DATA PROVIDED:
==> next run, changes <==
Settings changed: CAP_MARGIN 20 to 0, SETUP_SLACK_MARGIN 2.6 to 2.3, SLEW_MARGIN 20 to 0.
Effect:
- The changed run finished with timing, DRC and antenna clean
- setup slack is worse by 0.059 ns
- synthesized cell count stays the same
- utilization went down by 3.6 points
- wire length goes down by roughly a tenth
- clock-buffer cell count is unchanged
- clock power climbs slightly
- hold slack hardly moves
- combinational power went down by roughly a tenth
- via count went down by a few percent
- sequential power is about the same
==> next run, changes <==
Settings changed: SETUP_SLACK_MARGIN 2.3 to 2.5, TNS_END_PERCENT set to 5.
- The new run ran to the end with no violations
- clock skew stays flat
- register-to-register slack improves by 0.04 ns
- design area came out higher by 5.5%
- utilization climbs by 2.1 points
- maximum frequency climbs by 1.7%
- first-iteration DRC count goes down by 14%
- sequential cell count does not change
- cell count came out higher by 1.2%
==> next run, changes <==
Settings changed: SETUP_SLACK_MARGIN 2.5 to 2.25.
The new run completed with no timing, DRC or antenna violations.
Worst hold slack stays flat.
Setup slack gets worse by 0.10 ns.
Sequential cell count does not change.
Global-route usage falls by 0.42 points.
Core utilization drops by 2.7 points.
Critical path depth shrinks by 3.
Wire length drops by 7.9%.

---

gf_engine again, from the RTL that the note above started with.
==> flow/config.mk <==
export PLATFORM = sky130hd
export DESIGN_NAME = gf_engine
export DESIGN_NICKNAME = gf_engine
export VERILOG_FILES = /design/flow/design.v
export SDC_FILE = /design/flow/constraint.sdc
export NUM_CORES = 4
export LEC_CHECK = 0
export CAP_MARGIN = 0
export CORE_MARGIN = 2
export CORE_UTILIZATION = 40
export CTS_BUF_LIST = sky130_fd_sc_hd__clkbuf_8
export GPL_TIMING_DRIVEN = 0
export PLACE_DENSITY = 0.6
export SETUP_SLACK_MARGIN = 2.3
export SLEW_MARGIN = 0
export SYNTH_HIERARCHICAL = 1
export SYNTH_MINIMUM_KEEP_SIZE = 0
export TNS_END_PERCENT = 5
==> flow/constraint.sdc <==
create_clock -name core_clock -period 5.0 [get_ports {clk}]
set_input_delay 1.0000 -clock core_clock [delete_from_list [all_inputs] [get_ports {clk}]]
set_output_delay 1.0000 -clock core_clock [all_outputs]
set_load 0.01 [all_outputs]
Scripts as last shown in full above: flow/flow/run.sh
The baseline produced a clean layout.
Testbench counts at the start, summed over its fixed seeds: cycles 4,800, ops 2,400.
This design comes from an exercise in tuning for small area, a short achievable clock period and few clock cycles on the open sky130 flow, not from production work. RTL that was checked went through simulation tests only; none was proved equivalent to the original. The flow treats the clock pin as an ideal source, which a real chip does not have. Power and IR drop assume default switching activity.

==> module blabel2_rd, before the edit <==
module blabel2_rd (
    input  wire [7:0]  addr,
    input  wire [5:0]  cfg,
    input  wire [15:0] width,
    input  wire [15:0] height,
    input  wire [5:0]  status,
    input  wire        err,
    input  wire [15:0] info_h,
    input  wire [3:0]  info_t,
    output wire [31:0] rdata
);
    genvar g;
    wire [1:0] n76, n51;
    wire n04, w10, x42, x42e, z3;
    generate
        for (g = 0; g < 2; g = g + 1) begin : g_n
            blabel2_g_nor2 u_n76 (.a(addr[7]), .b(addr[6]), .y(n76[g]));    
            blabel2_g_nor2 u_n51 (.a(addr[5]), .b(addr[1]), .y(n51[g]));    
        end
    endgenerate
    blabel2_g_nor2  u_n04  (.a(addr[0]), .b(addr[4]), .y(n04));             
    blabel2_g_nor2b u_w10  (.a(addr[0]), .bn(addr[4]), .y(w10));            
    blabel2_g_nor2b u_x42  (.a(addr[3]), .bn(addr[2]), .y(x42));            
    blabel2_g_and3b u_x42e (.an(addr[3]), .b(addr[2]), .c(err), .y(x42e));  
    blabel2_g_inv   u_z3   (.a(addr[3]), .y(z3));                           
    wire [15:0] mwh;     
    wire [5:0]  mse;     
    wire [3:0]  it_e;    
    generate
        for (g = 0; g < 16; g = g + 1) begin : g_mwh
            blabel2_g_mux2i u_m (.s(addr[2]), .a0(width[g]), .a1(height[g]), .y(mwh[g]));
        end
        for (g = 0; g < 4; g = g + 1) begin : g_ite
            blabel2_g_and2 u_e (.a(err), .b(info_t[g]), .y(it_e[g]));
        end
        for (g = 0; g < 3; g = g + 1) begin : g_mse
            blabel2_g_mux2i u_m (.s(addr[2]), .a0(status[g]), .a1(it_e[g]), .y(mse[g]));
        end
    endgenerate
    blabel2_g_nand2  u_mse3 (.a(addr[2]), .b(it_e[3]), .y(mse[3]));         
    blabel2_g_nand2b u_mse4 (.an(addr[2]), .b(status[4]), .y(mse[4]));      
    blabel2_g_nand2b u_mse5 (.an(addr[2]), .b(status[5]), .y(mse[5]));
    wire [3:0] swh_n, sei_n;
    wire [1:0] s04_n, sse_n;
    generate
        for (g = 0; g < 4; g = g + 1) begin : g_s4
            blabel2_g_nand4 u_swh (.a(n76[g / 2]), .b(n51[g / 2]), .c(n04), .d(addr[3]), .y(swh_n[g]));  
            blabel2_g_nand4 u_sei (.a(n76[g / 2]), .b(n51[g / 2]), .c(w10), .d(x42e), .y(sei_n[g]));     
        end
        for (g = 0; g < 2; g = g + 1) begin : g_s2
            blabel2_g_nand4 u_s04 (.a(n76[g]), .b(n51[g]), .c(n04), .d(x42), .y(s04_n[g]));   
            blabel2_g_nand4 u_sse (.a(n76[g]), .b(n51[g]), .c(w10), .d(z3), .y(sse_n[g]));    
        end
    endgenerate
    generate
        for (g = 0; g < 6; g = g + 1) begin : g_lo6
            wire ncfg, ws;
            blabel2_g_inv   u_c (.a(cfg[g]), .y(ncfg));
            blabel2_g_o22a  u_x (.a1(swh_n[g / 4]), .a2(mwh[g]), .b1(sse_n[g / 3]), .b2(mse[g]), .x(ws));
            blabel2_g_o21ai u_o (.a1(s04_n[g / 3]), .a2(ncfg), .b1(ws), .y(rdata[g]));
        end
        for (g = 6; g < 16; g = g + 1) begin : g_wh
            blabel2_g_nor2 u_o (.a(swh_n[g / 4]), .b(mwh[g]), .y(rdata[g]));
        end
        for (g = 16; g < 32; g = g + 1) begin : g_ei
            blabel2_g_nor2b u_o (.a(sei_n[(g - 16) / 4]), .bn(info_h[g - 16]), .y(rdata[g]));
        end
    endgenerate
endmodule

THE PROBLEM: Above are some lines. Repeat exactly, and only, those from the line that has "- cell count came out higher by 1.2%" through the line that has "export LEC_CHECK = 0".

EXERCISE RESULT:
- cell count came out higher by 1.2%
==> next run, changes <==
Settings changed: SETUP_SLACK_MARGIN 2.5 to 2.25.
The new run completed with no timing, DRC or antenna violations.
Worst hold slack stays flat.
Setup slack gets worse by 0.10 ns.
Sequential cell count does not change.
Global-route usage falls by 0.42 points.
Core utilization drops by 2.7 points.
Critical path depth shrinks by 3.
Wire length drops by 7.9%.

---

gf_engine again, from the RTL that the note above started with.
==> flow/config.mk <==
export PLATFORM = sky130hd
export DESIGN_NAME = gf_engine
export DESIGN_NICKNAME = gf_engine
export VERILOG_FILES = /design/flow/design.v
export SDC_FILE = /design/flow/constraint.sdc
export NUM_CORES = 4
export LEC_CHECK = 0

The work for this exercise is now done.